The title was glossed by Marrak as Seelen aus der Maschine ("souls from the machine"). The novel was completed during Marrak's September–October 2020 Q21 Artist-in-Residence stay at the MuseumsQuartier in Vienna. It incorporates and expands Marrak's 2018 novella Die Reise zum Mittelpunkt der Zeit, which forms the first third of the book. The book was edited by Johannes Grenzfurthner and Günther Friesinger.

== Plot ==

Eight months after the events of Der Kanon mechanischer Seelen, Ninive returns from the world beyond the barrier wall, while Aris has sacrificed his ability to animate dead matter for her. Meanwhile, the Crown City is thrown into turmoil by disturbing reports from the Pränumerische Öde. Wild mechanoids begin behaving irrationally: steam beetles rise into the clouds and fall dead by the thousands, machines seek shelter in caves, and formerly peaceful mechanical animals become aggressive and self-destructive.

The disturbances suggest that a plague is spreading through the land, causing its mechanical inhabitants to become violent, unpredictable and unrestrained. Above these events looms a threat older than the Kataklysmos, the catastrophe that ended humanity's Golden Age millennia earlier.

The novel combines several interconnected narrative strands. One follows Ninive and Aris on a journey connected to the lost moon and the mythical island of Tamuria. Another concerns the rescue of President Velocipedior III after he is attacked by monsters during a hunting trip. A further strand involves Leon and Zenobia, who receive a visit from an Atlant asking them to retrieve a soul vessel.

== Publication history ==

Anima ex Machina was first published in October 2020 by edition mono/monochrom in Vienna. The first edition appeared as a paperback with ISBN ISBN 978-3-902796-73-8 and was limited to 333 copies, including 111 signed copies. Bibliographic sources list the book with 279 or 280 pages.

Marrak designed the cover, the interior illustrations and the typesetting himself. The novel was written and completed during the COVID-19 pandemic, while Marrak was staying in Vienna as an artist-in-residence at the MuseumsQuartier.
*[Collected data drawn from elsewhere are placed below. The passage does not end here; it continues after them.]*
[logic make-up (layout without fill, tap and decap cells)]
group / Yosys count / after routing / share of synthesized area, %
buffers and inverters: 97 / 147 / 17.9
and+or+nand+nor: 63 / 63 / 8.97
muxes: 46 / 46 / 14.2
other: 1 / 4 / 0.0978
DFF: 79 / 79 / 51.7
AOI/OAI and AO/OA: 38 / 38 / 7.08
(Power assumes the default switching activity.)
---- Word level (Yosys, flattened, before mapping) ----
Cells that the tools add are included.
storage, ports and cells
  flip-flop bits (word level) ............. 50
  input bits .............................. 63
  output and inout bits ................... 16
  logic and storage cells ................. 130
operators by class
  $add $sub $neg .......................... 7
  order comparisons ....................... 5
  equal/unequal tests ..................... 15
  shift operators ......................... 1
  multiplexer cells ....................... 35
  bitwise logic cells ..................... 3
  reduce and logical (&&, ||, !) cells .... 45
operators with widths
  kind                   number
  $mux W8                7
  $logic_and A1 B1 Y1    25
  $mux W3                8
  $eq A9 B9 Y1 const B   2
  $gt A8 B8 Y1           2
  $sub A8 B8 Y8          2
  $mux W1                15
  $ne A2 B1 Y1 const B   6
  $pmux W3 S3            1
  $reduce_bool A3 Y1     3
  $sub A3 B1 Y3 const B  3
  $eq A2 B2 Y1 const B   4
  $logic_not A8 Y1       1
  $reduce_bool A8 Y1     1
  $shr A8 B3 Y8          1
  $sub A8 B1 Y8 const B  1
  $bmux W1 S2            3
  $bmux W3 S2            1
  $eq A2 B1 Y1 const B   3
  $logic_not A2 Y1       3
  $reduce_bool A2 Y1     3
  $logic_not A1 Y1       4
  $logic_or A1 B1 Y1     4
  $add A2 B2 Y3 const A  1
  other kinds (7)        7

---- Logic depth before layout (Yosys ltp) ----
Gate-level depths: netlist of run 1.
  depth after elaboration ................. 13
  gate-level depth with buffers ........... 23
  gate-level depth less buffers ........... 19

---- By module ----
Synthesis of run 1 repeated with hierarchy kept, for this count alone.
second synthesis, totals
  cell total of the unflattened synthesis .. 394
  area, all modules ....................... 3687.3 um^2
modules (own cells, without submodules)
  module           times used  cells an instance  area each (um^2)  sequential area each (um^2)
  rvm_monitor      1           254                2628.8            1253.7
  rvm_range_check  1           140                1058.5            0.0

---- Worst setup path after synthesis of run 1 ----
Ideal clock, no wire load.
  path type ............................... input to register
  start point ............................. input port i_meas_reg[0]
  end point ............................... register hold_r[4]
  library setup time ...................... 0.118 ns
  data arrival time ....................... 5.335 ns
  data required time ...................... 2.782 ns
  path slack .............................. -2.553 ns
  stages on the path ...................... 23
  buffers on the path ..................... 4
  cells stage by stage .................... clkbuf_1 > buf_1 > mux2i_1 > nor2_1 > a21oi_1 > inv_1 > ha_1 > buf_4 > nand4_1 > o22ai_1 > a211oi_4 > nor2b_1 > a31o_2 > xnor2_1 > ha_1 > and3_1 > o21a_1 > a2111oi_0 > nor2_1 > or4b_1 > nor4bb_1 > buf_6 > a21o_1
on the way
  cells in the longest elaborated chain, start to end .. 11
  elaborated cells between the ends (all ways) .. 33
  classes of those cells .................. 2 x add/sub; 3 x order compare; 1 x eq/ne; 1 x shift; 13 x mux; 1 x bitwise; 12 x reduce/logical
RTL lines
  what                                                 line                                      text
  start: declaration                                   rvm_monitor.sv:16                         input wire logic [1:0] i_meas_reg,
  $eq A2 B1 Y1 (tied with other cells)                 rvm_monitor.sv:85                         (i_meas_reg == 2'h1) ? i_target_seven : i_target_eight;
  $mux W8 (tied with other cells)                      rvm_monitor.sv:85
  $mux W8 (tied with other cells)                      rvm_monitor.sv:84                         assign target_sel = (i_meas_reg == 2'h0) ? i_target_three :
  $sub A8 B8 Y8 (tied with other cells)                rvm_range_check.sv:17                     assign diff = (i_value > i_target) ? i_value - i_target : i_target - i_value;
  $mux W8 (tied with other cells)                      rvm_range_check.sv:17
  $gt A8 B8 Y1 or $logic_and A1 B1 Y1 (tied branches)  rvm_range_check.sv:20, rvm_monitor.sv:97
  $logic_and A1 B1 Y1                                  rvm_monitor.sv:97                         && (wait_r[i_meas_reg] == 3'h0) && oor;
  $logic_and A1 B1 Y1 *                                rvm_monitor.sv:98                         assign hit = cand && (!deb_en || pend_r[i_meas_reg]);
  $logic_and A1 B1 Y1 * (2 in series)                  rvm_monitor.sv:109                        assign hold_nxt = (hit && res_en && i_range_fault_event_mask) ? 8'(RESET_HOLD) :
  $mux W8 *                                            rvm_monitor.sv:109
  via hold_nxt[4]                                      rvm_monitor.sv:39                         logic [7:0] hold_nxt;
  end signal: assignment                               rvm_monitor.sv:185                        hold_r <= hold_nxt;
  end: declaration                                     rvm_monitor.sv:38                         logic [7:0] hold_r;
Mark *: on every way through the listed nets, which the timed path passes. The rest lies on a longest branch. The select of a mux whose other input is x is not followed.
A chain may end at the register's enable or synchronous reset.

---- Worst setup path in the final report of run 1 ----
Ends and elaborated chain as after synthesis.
`config.mk`:
```
export PLATFORM = sky130hd
export DESIGN_NAME = sbcl_legality
export DESIGN_NICKNAME = d
export VERILOG_FILES = /design/src/design/sbcl_pkg.sv /design/src/design/sbcl_bank.sv /design/src/design/sbcl_legality.sv /design/src/design/sbcl_timer.sv
export SDC_FILE = /design/constraint.sdc
export NUM_CORES = 1
export LEC_CHECK = 0
export BUFFER_PORTS_ARGS = -buffer_cell sky130_fd_sc_hd__buf_2
export CORE_MARGIN = 1.5
export CORE_UTILIZATION = 50
export DETAILED_ROUTE_END_ITERATION = 8
export PLACE_DENSITY = 0.71
export SLEW_MARGIN = 20
export SYNTH_ARGS = -nofsm -noshare
export SYNTH_HDL_FRONTEND = slang
export SYNTH_SLANG_ARGS = --single-unit
```
`constraint.sdc`:
```
create_clock -name core_clk -period 2.4 [get_ports core_clk]
set_clock_uncertainty 0.15 [all_clocks]
set_input_delay 0.12 -clock core_clk [delete_from_list [all_inputs] [get_ports core_clk]]
set_output_delay 0.12 -clock core_clk [all_outputs]
set_load 0.005 [all_outputs]
```
`src/design/sbcl_pkg.sv`:
```
// Package for the same-bank command legality block of a DDR SDRAM.
// Assumes a single 100 MHz core clock; every figure used by the logic is named here.
package sbcl_pkg;

	// Clock period in picoseconds, the base for every time-to-cycle conversion.
	localparam int CLK_PERIOD_PS = 10000;
	localparam int PS_PER_NS     = 1000;

	// Least times in nanoseconds; plain defaults, tune per speed grade.
	localparam int PRECHARGE_RECOVERY_TIME_NS  = 20;
	localparam int ACTIVATE_TO_ACCESS_DELAY_NS = 20;
	localparam int REFRESH_CYCLE_TIME_NS       = 80;
	localparam int MODE_REGISTER_DELAY_NS      = 20;

	// Burst length in beats; two beats pass per clock cycle.
	localparam int BURST_LEN      = 4;
	localparam int BEATS_PER_CYC  = 2;
	localparam int NUM_BANKS      = 4;
	localparam int BANK_W         = 2;
	localparam int TIMER_W        = 8;

	// A least time rounds up to whole cycles and never comes to less than one.
	function automatic int sbcl_min_cycles(input int time_ns);
		int cyc;
		cyc = (time_ns * PS_PER_NS + CLK_PERIOD_PS - 1) / CLK_PERIOD_PS;
		return (cyc < 1) ? 1 : cyc;
	endfunction : sbcl_min_cycles

	// Commands decoded from the strobes; deselect folds into the no-operation code.
	typedef enum logic [2:0] {
		CMD_NOP   = 3'h0,
		CMD_ACT   = 3'h1,
		CMD_RD    = 3'h2,
		CMD_WR    = 3'h3,
		CMD_PRE   = 3'h4,
		CMD_BST   = 3'h5,
		CMD_REF   = 3'h6,
		CMD_LMR   = 3'h7
	} sbcl_cmd_code_t;

	// Per-bank states.
	typedef enum logic [2:0] {
		BK_IDLE       = 3'h0,
		BK_ACTIVATING = 3'h1,
		BK_ACTIVE     = 3'h2,
		BK_READ       = 3'h3,
		BK_WRITE      = 3'h4,
		BK_READ_AP    = 3'h5,
		BK_WRITE_AP   = 3'h6,
		BK_PRECHARGING = 3'h7
	} sbcl_bank_state_t;

	// Device-wide states; every state but GL_NORMAL is a window that no executable command may interrupt.
	typedef enum logic [1:0] {
		GL_NORMAL  = 2'h0,
		GL_REFRESH = 2'h1,
		GL_MODE    = 2'h2,
		GL_PREALL  = 2'h3
	} sbcl_glob_state_t;

	// A decoded command with its address qualifiers.
	typedef struct packed {
		sbcl_cmd_code_t    code;
		logic [BANK_W-1:0] bank;
		logic              ap;
	} sbcl_cmd_t;

	// Strobes that the decoder hands to one bank; only legal commands arrive.
	typedef struct packed {
		logic act;
		logic rd;
		logic wr;
		logic pre;
		logic bst;
		logic ap;
	} sbcl_bank_req_t;

endpackage : sbcl_pkg

```
`src/design/sbcl_bank.sv`:
```
// State sequencer of one SDRAM bank.
// Assumes the decoder only forwards commands that are legal for this bank.
`timescale 1ns/1ps
module sbcl_bank import sbcl_pkg::*; #(
	parameter int CW        = TIMER_W,
	parameter int RCD_CYC   = 2,
	parameter int RP_CYC    = 2,
	parameter int BURST_CYC = 2
) (
	input  wire logic             core_clk,
	input  wire logic             arst_n,
	input  wire sbcl_bank_req_t   req,
	output sbcl_bank_state_t      state
);

	sbcl_bank_state_t state_r;
	sbcl_bank_state_t state_nxt;
	logic             tmr_load;
	logic [CW-1:0]    tmr_val;
	logic             tmr_expire;

	sbcl_timer #(.W(CW)) u_tmr (
		.core_clk (core_clk),
		.arst_n   (arst_n),
		.load     (tmr_load),
		.load_val (tmr_val),
		.expire   (tmr_expire)
	);

	// Next state and timer load; commands take priority over a window that ends together.
	always_comb begin
		state_nxt = state_r;
		tmr_load  = 1'b0;
		tmr_val   = '0;
		if (req.pre) begin
			state_nxt = BK_PRECHARGING;
			tmr_load  = 1'b1;
			tmr_val   = CW'(RP_CYC);
		end else if (req.act) begin
			state_nxt = BK_ACTIVATING;
			tmr_load  = 1'b1;
			tmr_val   = CW'(RCD_CYC);
		end else if (req.rd || req.wr) begin
			// Auto precharge stretches the window by the recovery time.
			tmr_load  = 1'b1;
			tmr_val   = req.ap ? CW'(BURST_CYC + RP_CYC) : CW'(BURST_CYC);
			if (req.rd) begin
				state_nxt = req.ap ? BK_READ_AP : BK_READ;
			end else begin
				state_nxt = req.ap ? BK_WRITE_AP : BK_WRITE;
			end
		end else if (req.bst && state_r == BK_READ) begin
			state_nxt = BK_ACTIVE;
		end else if (tmr_expire) begin
			unique case (state_r)
				BK_ACTIVATING:  state_nxt = BK_ACTIVE;
				BK_READ:        state_nxt = BK_ACTIVE;
				BK_WRITE:       state_nxt = BK_ACTIVE;
				BK_READ_AP:     state_nxt = BK_IDLE;
				BK_WRITE_AP:    state_nxt = BK_IDLE;
				BK_PRECHARGING: state_nxt = BK_IDLE;
				BK_IDLE:        state_nxt = BK_IDLE;
				BK_ACTIVE:      state_nxt = BK_ACTIVE;
			endcase
		end
	end

	// Bank state register; without a request only an elapsed window moves it.
	always_ff @(posedge core_clk or negedge arst_n) begin
		if (!arst_n) begin
			state_r <= BK_IDLE;
		end else begin
			state_r <= state_nxt;
		end
	end

	assign state = state_r;

	a_rcd_to_active: assert property (
		@(posedge core_clk) disable iff (!arst_n)
		(req.act && state_r == BK_IDLE) |=> ##RCD_CYC (state_r == BK_ACTIVE))
		else $error("Bank did not reach row active after the activate delay.");

	a_rp_to_idle: assert property (
		@(posedge core_clk) disable iff (!arst_n)
		req.pre |=> (state_r == BK_PRECHARGING) ##RP_CYC (state_r == BK_IDLE))
		else $error("Bank did not return to idle after precharge recovery.");

	a_pre_truncates: assert property (
		@(posedge core_clk) disable iff (!arst_n)
		(state_r == BK_READ && req.pre) |=> (state_r == BK_PRECHARGING))
		else $error("Precharge did not cut the read burst short.");

	// The select bit rides along on every cycle, so only the command strobes count here.
	a_nop_holds: assert property (
		@(posedge core_clk) disable iff (!arst_n)
		(!(req.act || req.rd || req.wr || req.pre || req.bst) &&
		 state_r inside {BK_IDLE, BK_ACTIVE}) |=> $stable(state_r))
		else $error("Idle or row active bank changed state without a command.");

endmodule : sbcl_bank

```
`src/design/sbcl_legality.sv`:
```
// Top of the same-bank command legality block: decodes the command pins, judges each
// command against the addressed bank or the device-wide state, and sequences the banks.
// Assumes pins are synchronous to core_clk and driven by an external memory controller.
//
// Behaviour
// - Decode command from four active-low strobes.
// - Deselect or NOP leaves operations unchanged.
// - Judge command against addressed bank's state.
// - Idle after precharge recovery; accepts activate.
// - Row active after activate delay; accepts access.
// - Read state until burst ends or cut.
// - Precharge during read truncates and precharges.
// - Burst terminate ends the latest read.
// - Write state until burst ends or cut.
// - Precharging bank idles after recovery time.
// - Activating bank goes active after delay.
// - Auto-precharge access busy until recovery completes.
// - Refresh and mode load end all idle.
// - Precharge-all idles every bank after recovery.
// - Access entries include both variants; others illegal.
// - Select bit high enables auto precharge.
// - Select bit high on precharge means all.
`timescale 1ns/1ps
module sbcl_legality import sbcl_pkg::*; #(
	parameter int NB        = NUM_BANKS,
	parameter int BW        = BANK_W,
	parameter int CW        = TIMER_W,
	parameter int BL        = BURST_LEN,
	parameter int RP_CYC    = sbcl_min_cycles(PRECHARGE_RECOVERY_TIME_NS),
	parameter int RCD_CYC   = sbcl_min_cycles(ACTIVATE_TO_ACCESS_DELAY_NS),
	parameter int RFC_CYC   = sbcl_min_cycles(REFRESH_CYCLE_TIME_NS),
	parameter int MRD_CYC   = sbcl_min_cycles(MODE_REGISTER_DELAY_NS)
) (
	input  wire logic                     core_clk,
	input  wire logic                     arst_n,
	input  wire logic                     cke,
	input  wire logic                     cs_n,
	input  wire logic                     ras_n,
	input  wire logic                     cas_n,
	input  wire logic                     we_n,
	input  wire logic [BW-1:0]            bank_select,
	input  wire logic                     auto_precharge_select,
	output sbcl_bank_state_t [NB-1:0]     bank_state,
	output sbcl_glob_state_t              glob_state,
	output logic                          all_banks_idle,
	output logic                          cmd_accepted,
	output logic                          cmd_illegal,
	output sbcl_cmd_t                     last_cmd
);

	localparam int BURST_CYC = BL / BEATS_PER_CYC;

	sbcl_cmd_t                 cmd;
	sbcl_bank_state_t          tgt_state;
	sbcl_bank_req_t [NB-1:0]   bank_req;
	sbcl_glob_state_t          glob_r;
	sbcl_glob_state_t          glob_nxt;
	logic                      cke_prev_r;
	logic [BW-1:0]             last_rd_bank_r;
	logic                      last_rd_valid_r;
	logic                      exec;
	logic                      legal;
	logic                      all_idle;
	logic                      pre_all_ok;
	logic                      gtmr_load;
	logic [CW-1:0]             gtmr_val;
	logic                      gtmr_expire;
	logic                      accepted_r;
	logic                      illegal_r;
	sbcl_cmd_t                 last_cmd_r;

	// Command decode; chip select high is a deselect, treated exactly like NOP.
	always_comb begin
		cmd.bank = bank_select;
		cmd.ap   = auto_precharge_select;
		cmd.code = CMD_NOP;
		if (!cs_n) begin
			unique case ({ras_n, cas_n, we_n})
				3'h7: cmd.code = CMD_NOP;
				3'h3: cmd.code = CMD_ACT;
				3'h1: cmd.code = CMD_REF;
				3'h0: cmd.code = CMD_LMR;
				3'h5: cmd.code = CMD_RD;
				3'h4: cmd.code = CMD_WR;
				3'h2: cmd.code = CMD_PRE;
				3'h6: cmd.code = CMD_BST;
			endcase
		end
	end

	assign exec      = (cmd.code != CMD_NOP);
	assign tgt_state = bank_state[cmd.bank];

	// Whole-device conditions used by the global commands.
	always_comb begin
		all_idle   = 1'b1;
		pre_all_ok = 1'b1;
		for (int b = 0; b < NB; b++) begin
			if (bank_state[b] != BK_IDLE) begin
				all_idle = 1'b0;
			end
			// Transitional banks cannot be precharged as part of a group.
			if (bank_state[b] inside {BK_ACTIVATING, BK_READ_AP, BK_WRITE_AP,
			                          BK_PRECHARGING}) begin
				pre_all_ok = 1'b0;
			end
		end
	end

	// Legality table. Read and write entries cover both auto-precharge variants,
	// and anything not listed falls through as illegal.
	always_comb begin
		legal = 1'b0;
		if (!exec) begin
			legal = 1'b1;
		end else if (!(cke && cke_prev_r)) begin
			legal = 1'b0;
		end else if (glob_r != GL_NORMAL) begin
			legal = 1'b0;
		end else begin
			unique case (cmd.code)
				CMD_ACT: legal = (tgt_state == BK_IDLE);
				CMD_REF: legal = all_idle;
				CMD_LMR: legal = all_idle;
				CMD_RD:  legal = tgt_state inside {BK_ACTIVE, BK_READ, BK_WRITE};
				CMD_WR:  legal = tgt_state inside {BK_ACTIVE, BK_READ, BK_WRITE};
				// Precharging an idle bank is accepted as a harmless restart of precharge_recovery_time.
				CMD_PRE: legal = cmd.ap ? pre_all_ok :
				                 (tgt_state inside {BK_IDLE, BK_ACTIVE, BK_READ, BK_WRITE});
				// Terminate follows the latest read, not the bank pins.
				CMD_BST: legal = last_rd_valid_r &&
				                 (bank_state[last_rd_bank_r] == BK_READ);
				CMD_NOP: legal = 1'b1;
			endcase
		end
	end

	// Per-bank strobes; busy banks never see a command because illegal ones are dropped.
	always_comb begin
		for (int b = 0; b < NB; b++) begin
			bank_req[b]     = '0;
			bank_req[b].ap  = cmd.ap;
			if (legal && exec) begin
				bank_req[b].act = (cmd.code == CMD_ACT) && (cmd.bank == BW'(b));
				bank_req[b].rd  = (cmd.code == CMD_RD)  && (cmd.bank == BW'(b));
				bank_req[b].wr  = (cmd.code == CMD_WR)  && (cmd.bank == BW'(b));
				// Select bit high widens precharge to every bank.
				bank_req[b].pre = (cmd.code == CMD_PRE) &&
				                  (cmd.ap || (cmd.bank == BW'(b)));
				bank_req[b].bst = (cmd.code == CMD_BST) && (last_rd_bank_r == BW'(b));
			end
		end
	end

	// One sequencer per bank; each keeps its own state.
	for (genvar g = 0; g < NB; g++) begin : g_bank
		sbcl_bank #(
			.CW        (CW),
			.RCD_CYC   (RCD_CYC),
			.RP_CYC    (RP_CYC),
			.BURST_CYC (BURST_CYC)
		) u_bank (
			.core_clk (core_clk),
			.arst_n   (arst_n),
			.req      (bank_req[g]),
			.state    (bank_state[g])
		);
	end

	sbcl_timer #(.W(CW)) u_glob_tmr (
		.core_clk (core_clk),
		.arst_n   (arst_n),
		.load     (gtmr_load),
		.load_val (gtmr_val),
		.expire   (gtmr_expire)
	);

	// Device-wide window; while it runs every executable command is refused.
	always_comb begin
		glob_nxt  = glob_r;
		gtmr_load = 1'b0;
		gtmr_val  = '0;
		if (legal && cmd.code == CMD_REF) begin
			glob_nxt  = GL_REFRESH;
			gtmr_load = 1'b1;
			gtmr_val  = CW'(RFC_CYC);
		end else if (legal && cmd.code == CMD_LMR) begin
			glob_nxt  = GL_MODE;
			gtmr_load = 1'b1;
			gtmr_val  = CW'(MRD_CYC);
		end else if (legal && cmd.code == CMD_PRE && cmd.ap) begin
			glob_nxt  = GL_PREALL;
			gtmr_load = 1'b1;
			gtmr_val  = CW'(RP_CYC);
		end else if (gtmr_expire) begin
			glob_nxt  = GL_NORMAL;
		end
	end

	// Global state register.
	always_ff @(posedge core_clk or negedge arst_n) begin
		if (!arst_n) begin
			glob_r <= GL_NORMAL;
		end else begin
			glob_r <= glob_nxt;
		end
	end

	// Clock-enable history for the two-edge high check; assumed high out of reset.
	always_ff @(posedge core_clk or negedge arst_n) begin
		if (!arst_n) begin
			cke_prev_r <= 1'b1;
		end else begin
			cke_prev_r <= cke;
		end
	end

	// Bank of the most recent accepted read, the target of burst terminate.
	always_ff @(posedge core_clk or negedge arst_n) begin
		if (!arst_n) begin
			last_rd_bank_r  <= '0;
			last_rd_valid_r <= 1'b0;
		end else if (legal && cmd.code == CMD_RD) begin
			last_rd_bank_r  <= cmd.bank;
			last_rd_valid_r <= 1'b1;
		end
	end

	// Verdict of each cycle, reported one cycle later from flops.
	always_ff @(posedge core_clk or negedge arst_n) begin
		if (!arst_n) begin
			accepted_r <= 1'b0;
			illegal_r  <= 1'b0;
			last_cmd_r <= '0;
		end else begin
			accepted_r <= exec && legal;
			illegal_r  <= exec && !legal;
			if (exec) begin
				last_cmd_r <= cmd;
			end
		end
	end

	assign glob_state     = glob_r;
	assign all_banks_idle = all_idle && (glob_r == GL_NORMAL);
	assign cmd_accepted   = accepted_r;
	assign cmd_illegal    = illegal_r;
	assign last_cmd       = last_cmd_r;

	a_decode_nop: assert property (
		@(posedge core_clk) disable iff (!arst_n)
		cs_n |=> !cmd_accepted && !cmd_illegal)
		else $error("Deselect produced a verdict.");

	a_busy_blocks: assert property (
		@(posedge core_clk) disable iff (!arst_n)
		(glob_r != GL_NORMAL && exec) |=> cmd_illegal)
		else $error("Executable command during a global window was not flagged.");

	a_refresh_window: assert property (
		@(posedge core_clk) disable iff (!arst_n)
		(cmd.code == CMD_REF && legal) |=> (glob_r == GL_REFRESH) ##RFC_CYC
		(glob_r == GL_NORMAL))
		else $error("Refresh window did not close after the refresh cycle time.");

	a_refresh_idle: assert property (
		@(posedge core_clk) disable iff (!arst_n)
		(cmd.code inside {CMD_REF, CMD_LMR} && !all_idle && glob_r == GL_NORMAL)
		|=> cmd_illegal && glob_r == GL_NORMAL)
		else $error("Refresh or mode load with a busy bank was accepted.");

	a_cke_low_flag: assert property (
		@(posedge core_clk) disable iff (!arst_n)
		(!cke && exec) |=> cmd_illegal && !cmd_accepted)
		else $error("Command with clock-enable low was not flagged.");

	a_busy_bank_cmd: assert property (
		@(posedge core_clk) disable iff (!arst_n)
		(exec && cmd.code != CMD_BST && tgt_state == BK_ACTIVATING && !cmd.ap)
		|=> cmd_illegal)
		else $error("Command to an activating bank was not flagged.");

	a_preall_idles: assert property (
		@(posedge core_clk) disable iff (!arst_n)
		(cmd.code == CMD_PRE && cmd.ap && legal) |=> ##RP_CYC all_banks_idle)
		else $error("Banks not idle after precharge-all recovery.");

endmodule : sbcl_legality

```
`src/design/sbcl_timer.sv`:
```
// Down-counter used for every recovery and delay window of the block.
// Assumes the loaded value is at least one; expire pulses in the last counted cycle.
`timescale 1ns/1ps
module sbcl_timer import sbcl_pkg::*; #(
	parameter int W = TIMER_W
) (
	input  wire logic         core_clk,
	input  wire logic         arst_n,
	input  wire logic         load,
	input  wire logic [W-1:0] load_val,
	output logic              expire
);

	logic [W-1:0] cnt_r;

	// A load restarts the window even if one is running, so a new burst extends it.
	always_ff @(posedge core_clk or negedge arst_n) begin
		if (!arst_n) begin
			cnt_r <= '0;
		end else if (load) begin
			cnt_r <= load_val;
		end else if (cnt_r != '0) begin
			cnt_r <= cnt_r - W'(1);
		end
	end

	// Expiry is suppressed by a same-cycle load so the reloaded window wins.
	assign expire = (cnt_r == W'(1)) && !load;

endmodule : sbcl_timer

```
A new edition was published by Amrûn Verlag in 2023 as a paperback with ISBN ISBN 978-3-95869-524-5.

== Reception ==

Stefan Cernohuby, reviewing the novel for Janetts Meinung, described Anima ex Machina as a continuation of Marrak's Kanon universe and noted that it incorporates the earlier novella Die Reise zum Mittelpunkt der Zeit. He emphasized the book's visual and linguistic design, describing it as a kind of Gesamtkunstwerk with its own melodic language and a strong unity between text, illustration and layout.

The review also highlighted Marrak's elaborate language, neologisms and hybrid mixture of fantasy and science fiction elements.